Para mover todo esto, se espera que la compañía no escatime en silicio. Todo apunta a que veremos versiones optimizadas de los últimos procesadores, muy probablemente el Snapdragon 8 Gen 5 o una variante de MediaTek de gama alta, acompañados de sistemas de refrigeración mucho más agresivos que los de un móvil convencional. Además, las pantallas no se quedarán atrás: paneles OLED planos con una resolución 1.5K y una tasa de refresco de 165 Hz parecen ser el estándar elegido para garantizar la máxima fluidez en cada partida.

Esta jugada de OnePlus es muy inteligente, pero también arriesgada. Al crear la línea Turbo, la marca entra en guerra directa con titanes del sector gaming como RedMagic o los POCO más potentes. Sin embargo, para mantener un precio competitivo con semejante hardware, algo tiene que ceder. Y aquí es donde entra el sacrificio lógico: el apartado fotográfico.
Es muy probable que no veamos las colaboraciones con Hasselblad ni sensores de una pulgada en esta familia Turbo.
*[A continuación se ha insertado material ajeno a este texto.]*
**config.mk**
```make
export PLATFORM = sky130hd
export DESIGN_NAME = grbf_ctrl
export DESIGN_NICKNAME = d
export VERILOG_FILES = /design/src/design/grbf_pkg.sv /design/src/design/grbf_ctrl.sv
export SDC_FILE = /design/constraint.sdc
export NUM_CORES = 1
export LEC_CHECK = 0
export ABC_AREA = 1
export BUFFER_PORTS_ARGS = -buffer_cell sky130_fd_sc_hd__buf_2
export CAP_MARGIN = 10
export CORE_AREA = 3 3 40 42
export DETAILED_ROUTE_END_ITERATION = 7
export DIE_AREA = 0 0 43 45
export GPL_TIMING_DRIVEN = 0
export PLACE_DENSITY_LB_ADDON = 0.3
export SYNTH_ARGS = -nofsm -noshare
export SYNTH_HDL_FRONTEND = slang
export SYNTH_SLANG_ARGS = --single-unit
```
**constraint.sdc**
```tcl
create_clock -name clk -period 1.4 [get_ports clk]
set_input_delay 0.35 -clock clk [delete_from_list [all_inputs] [get_ports clk]]
set_output_delay 0.35 -clock clk [all_outputs]
set_load 0.01 [all_outputs]
```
La idea es ofrecer un motor de Ferrari en un chasis funcional, prescindiendo de lujos innecesarios para el gamer puro. Si lo tuyo es la fotografía, tendrás el OnePlus 15; pero si lo tuyo es reventar récords en el Call of Duty o Genshin Impact, el Turbo será tu nueva arma. Se espera que los primeros modelos lleguen a China a principios de 2026, para luego dar el salto global.
¿Estarías dispuesto a sacrificar la calidad de las cámaras de tu móvil a cambio de tener una batería de 9.000 mAh y el máximo rendimiento en juegos?